◆ WORK INSTRUCTION: Find every line of the records that has "rdPtr" and return it.

◆ EXCERPTED DATA:
===== config.mk =====
export PLATFORM = sky130hd
export DESIGN_NAME = uart_fifo_bridge
export DESIGN_NICKNAME = d
export VERILOG_FILES = /design/src/rtl/uart_fifo_bridge.sv
export SDC_FILE = /design/constraint.sdc
export NUM_CORES = 1
export LEC_CHECK = 0
export BUFFER_PORTS_ARGS = -buffer_cell sky130_fd_sc_hd__clkbuf_2
export CAP_MARGIN = 10
export CORE_MARGIN = 10
export CORE_UTILIZATION = 50
export CTS_BUF_LIST = sky130_fd_sc_hd__clkbuf_16
export CTS_CLUSTER_DIAMETER = 200
export DETAILED_ROUTE_END_ITERATION = 16
export PLACE_DENSITY = 0.76
export SLEW_MARGIN = 15
export SYNTH_ARGS = -nofsm -noshare
export SYNTH_HDL_FRONTEND = slang
export SYNTH_SLANG_ARGS = --single-unit

===== constraint.sdc =====
create_clock -name clk -period 3.7 [get_ports clk]
set_clock_uncertainty 0.05 [all_clocks]
set_input_delay 0.37 -clock clk [delete_from_list [all_inputs] [get_ports clk]]
set_output_delay 0.37 -clock clk [all_outputs]
set_load 0.02 [all_outputs]

===== src/rtl/uart_fifo_bridge.sv =====
// uart_fifo_bridge: buffered TX (core->host) and RX (host->core) byte FIFOs with occupancy outputs.
// Defining UART_LOOPBACK_EN adds a loopback port that routes the TX head straight into the RX FIFO.
module uart_fifo_bridge_fifo #(
    parameter int DATA_W = 8,
    parameter int DEPTH = 16,
    parameter int LVL_W = $clog2(DEPTH + 1)
) (
    input  logic              clk,
    input  logic              reset,
    input  logic              push,
    input  logic [DATA_W-1:0] pushData,
    input  logic              pop,
    output logic [DATA_W-1:0] head,
    output logic [LVL_W-1:0]  level
);
    localparam int PTR_W = $clog2(DEPTH);
    logic [DATA_W-1:0] mem [DEPTH];
    logic [PTR_W-1:0] wrPtr, rdPtr;
    always_ff @(posedge clk) if (push) mem[wrPtr] <= pushData;
    always_ff @(posedge clk) begin
        if (reset) begin
            wrPtr <= '0;
            rdPtr <= '0;
            level <= '0;
        end else begin
            if (push) wrPtr <= wrPtr + 1'b1;
            if (pop) rdPtr <= rdPtr + 1'b1;
            level <= level + LVL_W'(push) - LVL_W'(pop);
        end
    end
    assign head = (level != '0) ? mem[rdPtr] : '0;
endmodule

module uart_fifo_bridge #(
    parameter int DATA_W = 8,
    parameter int DEPTH = 16,
    parameter int DROP_ON_FULL = 0
) (
    input  logic                         clk,
    input  logic                         reset,
    input  logic [DATA_W-1:0]            core_tx_data,
    input  logic                         core_tx_valid,
    output logic                         core_tx_ready,
    output logic [DATA_W-1:0]            core_rx_data,
    output logic                         core_rx_valid,
    input  logic                         core_rx_ready,
    output logic [DATA_W-1:0]            host_tx_data,
    output logic                         host_tx_valid,
    input  logic                         host_tx_ready,
    input  logic [DATA_W-1:0]            host_rx_data,
    input  logic                         host_rx_valid,
    output logic                         host_rx_ready,
    output logic [$clog2(DEPTH+1)-1:0]   tx_level,
    output logic [$clog2(DEPTH+1)-1:0]   rx_level,
    output logic                         rx_overflow,
    input  logic                         overflow_clr
`ifdef UART_LOOPBACK_EN
    ,
    input  logic                         loopback
`endif
);
    localparam int LVL_W = $clog2(DEPTH + 1);
    localparam logic [LVL_W-1:0] FULL = LVL_W'(DEPTH);
    logic lb, txFull, rxFull, txPush, txPop, rxPush, rxPop, move, drop, overflowFlag;
    logic [DATA_W-1:0] rxPushData;
`ifdef UART_LOOPBACK_EN
    assign lb = loopback;
`else
    assign lb = 1'b0;
`endif
    // Readiness comes only from registered levels, so a full FIFO refuses a push even while popping.
    always_comb begin
        txFull = tx_level == FULL;
        rxFull = rx_level == FULL;
        core_tx_ready = !txFull;
        core_rx_valid = rx_level != '0;
        host_tx_valid = !lb && tx_level != '0;
        host_rx_ready = !lb && (DROP_ON_FULL != 0 || !rxFull);
        move = lb && tx_level != '0 && !rxFull;
        txPush = core_tx_valid && core_tx_ready;
        txPop = (host_tx_valid && host_tx_ready) || move;
        rxPush = (host_rx_valid && host_rx_ready && !rxFull) || move;
        rxPushData = move ? host_tx_data : host_rx_data;
        rxPop = core_rx_valid && core_rx_ready;
        drop = DROP_ON_FULL != 0 && !lb && host_rx_valid && rxFull;
        rx_overflow = overflowFlag;
    end
    always_ff @(posedge clk) begin
        if (reset) overflowFlag <= 1'b0;
        else if (drop) overflowFlag <= 1'b1;
        else if (overflow_clr) overflowFlag <= 1'b0;
    end
    uart_fifo_bridge_fifo #(.DATA_W(DATA_W), .DEPTH(DEPTH), .LVL_W(LVL_W)) txFifo (
        .clk(clk), .reset(reset), .push(txPush), .pushData(core_tx_data),
        .pop(txPop), .head(host_tx_data), .level(tx_level)
    );
    uart_fifo_bridge_fifo #(.DATA_W(DATA_W), .DEPTH(DEPTH), .LVL_W(LVL_W)) rxFifo (
        .clk(clk), .reset(reset), .push(rxPush), .pushData(rxPushData),
        .pop(rxPop), .head(core_rx_data), .level(rx_level)
    );
endmodule

==> impl_metrics.json <==
{
  "finalHoldViolations": 0,
  "cts_tree": "done",
  "grt.total_usage": 0.1440,
  "drc": 0,
  "grt_max_degree": 33,
  "fin_ws_ns": 0.5451,
  "grt.overflow.total": 0,
  "min_period_ns": 3.155,
  "insertedDiodeCount": 0,
  "maxCapViolCount": 0,
  "avgRoutedWirePerCell_um": 21.20,
  "ant_nets": 0,
  "clock_path_buffers": 3,
  "crit_type": "reg2out",
  "setup_viol": 0,
  "path_clk_slew_ns": 0.06,
  "synth.largest_area_cell": "edfxtp_1",
  "end_kind": "primary output",
  "fin_cells": 1043,
  "outcome": "finished, final reports clean",
  "drive_above_1_share": 0.2307,
  "rows": 56,
  "rsz0062_at_grt": "no",
  "initial_core_util": 0.5044,
  "power.leakage_uw": 0.004443,
  "portBuffers": 51,
  "worst-path-buf-inv": 2,
  "holdWs_ns": 0.1318,
  "finalWirelength_um": 22110,
  "p_per_area_mw_per_mm2": 662.8,
  "die_x_um": 173.4,
  "fmax_mhz": 317.0,
  "pin_count": 54,
  "htree_levels": 1,
  "vias": 5885,
  "place.gp.congestion": 0.7480,
  "slowest_delay_ns": 0.78,
  "hold_buffers": 0,
  "antenna_found_initial": 0,
  "postCtsSetupBuffers": 0,
  "yosysTopAreaCellShare": 0.6532,
  "period_share": 0.8527,
  "min_path_type": "in2reg",
  "pre_cts_ws_ns": 0.5911,
  "cp_slowest_cell": "dfxtp_1",
  "tightest_slew_ns": 0.9281,
  "finish.net_count": 749,
  "path_cells": "buf_4 > mux4_1 > mux2_2 > o21ai_0 > a21oi_1 > clkbuf_2",
  "finalPower_uw": 8774,
  "yosysWarnings": 0,
  "synth_area_mm2": 0.01177,
  "synthTopCellsByArea": "edfxtp_1 65%, mux4_2 7.3%, mux4_1 5.8%",
  "synth.distinct_cells": 36,
  "firstDrtPassIters": 5,
  "grt_pass1_wl_um": 34800,
  "hpwlAfterDp_um": 14510,
  "worstPathArrival_ns": 2.73,
  "ir_drop_v": 0.0004797,
  "max-slew-margin-rel": 0.3790,
  "place_inst": 991,
  "clock_latency_ns": 0.53,
  "fp.dieH_um": 173.4,
  "drt_iter0_markers": 497,
  "drv_slew": 0,
  "cts_sinks": 290,
  "seq_area_frac_synth": 0.7110,
  "crit_family": "flip-flops",
  "core_area_mm2": 0.02333,
  "syn_inst": 634,
  "syn2layout_area_growth_pct": 12.48,
  "required_ns": 3.28,
  "dieArea_mm2": 0.03007,
  "cts_resized": 0,
  "crit_fanout": 15,
  "grt_pass1_vias": 6229,
  "cts_made_buffers": 29,
  "avgViaCountPerCell": 5.642,
  "synth_seq_cells": 290,
  "syn_nets": 680,
  "cp-start-kind": "flip-flop",
  "root_buffer": "clkbuf_16",
  "tns_ns": 0,
  "avgSynthCellArea_um2": 18.56
}
-- cells by family after synthesis --
kind of cell | after synthesis | share of synthesized area
compound gates | 45 | 0.01999
xor+xnor | 16 | 0.01191
fa+ha+maj | 23 | 0.02573
buf+inv | 58 | 0.02722
flops | 290 | 0.7110
mux | 96 | 0.1597
other cells | 1 | 0.0003186
simple gates | 105 | 0.04412
-- power breakdown --
group,internal [uW],total (uW),leakage (uW),switching (uW)
Combinational,957,2230,0.00140,1270
Sequential,3750,3860,0.00259,112
Clock,1550,2680,0.000451,1130
Total,6260,8770,0.00444,2510
-- cell usage after synthesis --
library cell	count
buf_4	3
nand3_1	13
nor3_1	10
buf_6	6
nand2_1	17
mux2_2	16
mux4_1	26
conb_1	1
o21bai_1	2
and4_1	1
ha_1	21
clkbuf_1	12
a21oi_1	25
inv_1	23
nor3b_1	3
nor2b_1	6
fa_1	2
mux4_2	38
mux2i_1	16
nor2_1	36
o21ai_1	10
buf_1	1
or4b_2	2
nand4bb_1	2
and3_1	3
a21o_1	2
xnor2_1	4
nor4_1	4
buf_12	2
o21ai_0	6
xor2_1	12
edfxtp_1	256
buf_2	11
dfxtp_1	34
nand2b_1	2
and2_1	6
-- routing by layer --
layer,part of all wire,vias up,track usage
met1,0.42,3025,0.1874
met4,0.017,0,0.03414
met5,0,-,0
met2,0.51,180,0.2464
met3,0.056,35,0.02570
li1,-,2645,-
-- tightest hold or removal path, cell delays in order --
cell and delay, ns:
clkbuf_2 0.11, nand3_1 0.09, a21oi_1 0.07
-- final cells by class --
type | count | area [um^2]
clock inverter | 23 | 157.7
clock buffer | 29 | 725.7
timing repair buffer | 73 | 420.4
inverter | 23 | 86.33
tap | 319 | 399.1
fill | 1722 | 10090
multi-input combinational | 286 | 3080
sequential | 290 | 8368
-- flip-flops by register name, summed over array words and instances (netlist names), named ones only --
name,cells
rxFifo.rdPtr,4
txFifo.mem,128
txFifo.level,5
rxFifo.wrPtr,4
txFifo.rdPtr,4
txFifo.wrPtr,4
rxFifo.level,5
rxFifo.mem,128
-- final timing paths --
kind	startpoint	end	slack, ns	depth (start not counted)
max reg2reg	rxFifo.level[2]$_SDFF_PP0_	rxFifo.level[4]$_SDFF_PP0_	0.60	13
min	host_tx_ready	txFifo.rdPtr[1]$_SDFFE_PP0N_	0.13	3
min reg2reg	rxFifo.rdPtr[1]$_SDFFE_PP0P_	rxFifo.rdPtr[1]$_SDFFE_PP0P_	0.46	2
max	flip-flop	core_rx_data[7]	0.55	6
-- stage by stage --
step | area (um^2) | util
2_1_floorplan | 11770 | -
6_report | 13240 | 0.5674
3_3_place_gp | 12350 | 0.5295
4_1_cts | 13240 | 0.5674
3_5_place_dp | 12350 | 0.5295
5_1_grt | 13240 | 0.5674
-- layout by cell type, fill, tap and decap left out, types with 12 or more instances in the layout --
master,count
clkbuf_16,29
buf_4,22
ha_1,21
clkbuf_2,51
nand2_1,17
dfxtp_1,34
mux2_2,16
mux4_2,38
xor2_1,12
a21oi_1,25
nor2_1,36
inv_1,28
edfxtp_1,256
mux2i_1,16
nand3_1,13
mux4_1,26
(Power assumes the default switching activity.)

◆ ANSWER SPACE:
    logic [PTR_W-1:0] wrPtr, rdPtr;
            rdPtr <= '0;
            if (pop) rdPtr <= rdPtr + 1'b1;
    assign head = (level != '0) ? mem[rdPtr] : '0;
rxFifo.rdPtr,4
txFifo.rdPtr,4
min	host_tx_ready	txFifo.rdPtr[1]$_SDFFE_PP0N_	0.13	3
min reg2reg	rxFifo.rdPtr[1]$_SDFFE_PP0P_	rxFifo.rdPtr[1]$_SDFFE_PP0P_	0.46	2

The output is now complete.